**Problem to work on**:
Beginning with the first line of the data below, reproduce every line unchanged, ending with the line that holds "metrics, run 1".

[Records drawn from a dataset]

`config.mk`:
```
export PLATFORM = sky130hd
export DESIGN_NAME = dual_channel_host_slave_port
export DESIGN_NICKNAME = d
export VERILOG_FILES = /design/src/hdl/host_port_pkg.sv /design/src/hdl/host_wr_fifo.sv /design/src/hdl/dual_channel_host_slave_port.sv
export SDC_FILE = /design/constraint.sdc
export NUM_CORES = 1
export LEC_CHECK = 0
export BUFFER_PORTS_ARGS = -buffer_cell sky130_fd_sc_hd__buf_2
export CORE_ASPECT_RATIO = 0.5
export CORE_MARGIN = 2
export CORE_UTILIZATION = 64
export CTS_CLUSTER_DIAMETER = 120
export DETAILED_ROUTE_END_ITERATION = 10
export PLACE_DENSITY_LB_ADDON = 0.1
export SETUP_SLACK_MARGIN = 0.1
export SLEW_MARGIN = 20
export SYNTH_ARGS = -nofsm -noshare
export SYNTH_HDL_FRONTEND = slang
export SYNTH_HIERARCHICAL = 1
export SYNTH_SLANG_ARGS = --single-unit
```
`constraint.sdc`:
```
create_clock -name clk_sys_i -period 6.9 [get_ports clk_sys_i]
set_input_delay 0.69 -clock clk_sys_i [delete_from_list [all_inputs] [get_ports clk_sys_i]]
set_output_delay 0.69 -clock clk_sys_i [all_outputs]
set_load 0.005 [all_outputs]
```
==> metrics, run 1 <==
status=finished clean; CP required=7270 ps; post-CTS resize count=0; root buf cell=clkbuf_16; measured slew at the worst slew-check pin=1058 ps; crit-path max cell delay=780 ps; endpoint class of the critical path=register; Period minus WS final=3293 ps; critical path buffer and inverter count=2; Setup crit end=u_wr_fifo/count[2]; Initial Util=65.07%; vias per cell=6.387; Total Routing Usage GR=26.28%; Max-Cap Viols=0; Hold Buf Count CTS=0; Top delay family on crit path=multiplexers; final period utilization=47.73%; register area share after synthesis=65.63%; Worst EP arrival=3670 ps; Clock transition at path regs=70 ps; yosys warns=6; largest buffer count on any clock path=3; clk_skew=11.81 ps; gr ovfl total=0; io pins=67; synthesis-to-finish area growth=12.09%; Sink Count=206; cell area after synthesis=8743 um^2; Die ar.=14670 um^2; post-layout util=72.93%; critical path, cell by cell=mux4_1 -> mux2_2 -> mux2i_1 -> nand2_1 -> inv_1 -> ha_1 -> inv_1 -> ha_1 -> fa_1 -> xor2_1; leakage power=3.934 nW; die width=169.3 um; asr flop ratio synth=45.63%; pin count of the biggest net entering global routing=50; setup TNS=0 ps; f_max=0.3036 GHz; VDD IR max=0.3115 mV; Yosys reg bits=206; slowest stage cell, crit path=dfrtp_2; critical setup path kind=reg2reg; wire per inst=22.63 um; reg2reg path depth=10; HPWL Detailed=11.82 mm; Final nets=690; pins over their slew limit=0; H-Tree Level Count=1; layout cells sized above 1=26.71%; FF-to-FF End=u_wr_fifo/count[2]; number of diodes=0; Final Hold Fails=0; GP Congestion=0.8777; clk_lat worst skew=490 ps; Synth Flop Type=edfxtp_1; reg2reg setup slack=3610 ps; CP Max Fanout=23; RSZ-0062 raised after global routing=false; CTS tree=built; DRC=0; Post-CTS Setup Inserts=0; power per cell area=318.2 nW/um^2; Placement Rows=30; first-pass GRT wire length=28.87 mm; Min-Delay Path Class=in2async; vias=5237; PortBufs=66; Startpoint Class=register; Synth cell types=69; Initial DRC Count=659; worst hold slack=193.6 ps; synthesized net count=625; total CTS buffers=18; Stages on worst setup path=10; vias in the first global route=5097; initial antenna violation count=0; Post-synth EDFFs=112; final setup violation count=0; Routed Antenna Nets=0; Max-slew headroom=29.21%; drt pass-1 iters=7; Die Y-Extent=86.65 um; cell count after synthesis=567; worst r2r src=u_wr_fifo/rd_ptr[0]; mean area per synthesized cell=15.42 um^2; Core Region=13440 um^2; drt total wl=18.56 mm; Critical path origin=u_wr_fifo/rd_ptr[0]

**Response to this exercise**:
`config.mk`:
```
export PLATFORM = sky130hd
export DESIGN_NAME = dual_channel_host_slave_port
export DESIGN_NICKNAME = d
export VERILOG_FILES = /design/src/hdl/host_port_pkg.sv /design/src/hdl/host_wr_fifo.sv /design/src/hdl/dual_channel_host_slave_port.sv
export SDC_FILE = /design/constraint.sdc
export NUM_CORES = 1
export LEC_CHECK = 0
export BUFFER_PORTS_ARGS = -buffer_cell sky130_fd_sc_hd__buf_2
export CORE_ASPECT_RATIO = 0.5
export CORE_MARGIN = 2
export CORE_UTILIZATION = 64
export CTS_CLUSTER_DIAMETER = 120
export DETAILED_ROUTE_END_ITERATION = 10
export PLACE_DENSITY_LB_ADDON = 0.1
export SETUP_SLACK_MARGIN = 0.1
export SLEW_MARGIN = 20
export SYNTH_ARGS = -nofsm -noshare
export SYNTH_HDL_FRONTEND = slang
export SYNTH_HIERARCHICAL = 1
export SYNTH_SLANG_ARGS = --single-unit
```
`constraint.sdc`:
```
create_clock -name clk_sys_i -period 6.9 [get_ports clk_sys_i]
set_input_delay 0.69 -clock clk_sys_i [delete_from_list [all_inputs] [get_ports clk_sys_i]]
set_output_delay 0.69 -clock clk_sys_i [all_outputs]
set_load 0.005 [all_outputs]
```
==> metrics, run 1 <==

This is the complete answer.